My problem with remembering

My dad used to say, “You have a great memory. You can remember things that didn’t ever happen.” It was his way of keeping my imagination in check. I still have a tendency to exaggerate. Usually when I quote some kind of statistic with a number, my wife will say (behind her hand) “Divide everything he says by four,” to whomever is willing to listen.

But here’s my problem with remembering. It’s better in my head than it is in real life. For example, I could write a blow-by-blow account of what I was doing the day Richard Nixon resigned. But it wouldn’t be nearly as entertaining as what I remember thinking.

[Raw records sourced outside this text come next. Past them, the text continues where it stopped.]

<file path="config.mk">
export PLATFORM = sky130hd
export DESIGN_NAME = note_detector
export DESIGN_NICKNAME = d
export VERILOG_FILES = /design/src/rtl/note_pkg.sv /design/src/rtl/note_classifier.sv /design/src/rtl/note_detector.sv
export SDC_FILE = /design/constraint.sdc
export NUM_CORES = 1
export LEC_CHECK = 0
export ABC_AREA = 0
export CORE_MARGIN = 4
export CORE_UTILIZATION = 30
export DETAILED_ROUTE_END_ITERATION = 8
export HOLD_SLACK_MARGIN = 0.15
export PLACE_DENSITY = 0.44
export RECOVER_POWER = 100
export SLEW_MARGIN = 30
export SYNTH_ARGS = -nofsm -noshare
export SYNTH_HDL_FRONTEND = slang
export SYNTH_SLANG_ARGS = --single-unit
</file>
<file path="constraint.sdc">
create_clock -name clock_in -period 14.7 [get_ports clock_in]
set_input_delay 2.94 -clock clock_in [delete_from_list [all_inputs] [get_ports clock_in]]
set_output_delay 2.94 -clock clock_in [all_outputs]
set_load 0.005 [all_outputs]
</file>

I followed the whole Watergate thing too closely for a kid my age—due to the mumps. The hearings were the only thing on television when I was stuck at home. From there, I developed a fascination with the story. I had a crush on John Dean’s wife. I equated G. Gordon Liddy with the devil. I thought Martha Mitchell was hilarious! And when it became possible to get a Sam Ervin wrist watch, I added it to my birthday gift list. Of course the whole thing dissolved with a week to go before my birthday so I think I settled for something stupid. (I often wonder how much that watch would be worth on eBay.)

So there you go … you have my entire fetish with the Nixon administration in a paragraph. It’s my fondness for these people that aroused my memory today. There I was, at the United Methodist Church Camp on Flathead Lake, a chubby 11-year old, watching the whole thing on a television they had smuggled into the sanctuary. It was an odd co-mingling of public and religious service. Everyone was thrilled to be watching television at camp.

I was crestfallen.

I remember one of the counselors sitting next to me and trying to console me. “Today is AWFUL!” I whined. “I want to go home!” I said, “I should be with my parents at a time like this,” I said. The counselor, I *think* his name as Kirby, but don’t quote me on that detail, said, “Today is today. And it’s not awful. This is a good thing. Nixon was a bad president,” he said. But I was sad for a different reason.

I wanted the story to continue. And Nixon took it away.

That bastard.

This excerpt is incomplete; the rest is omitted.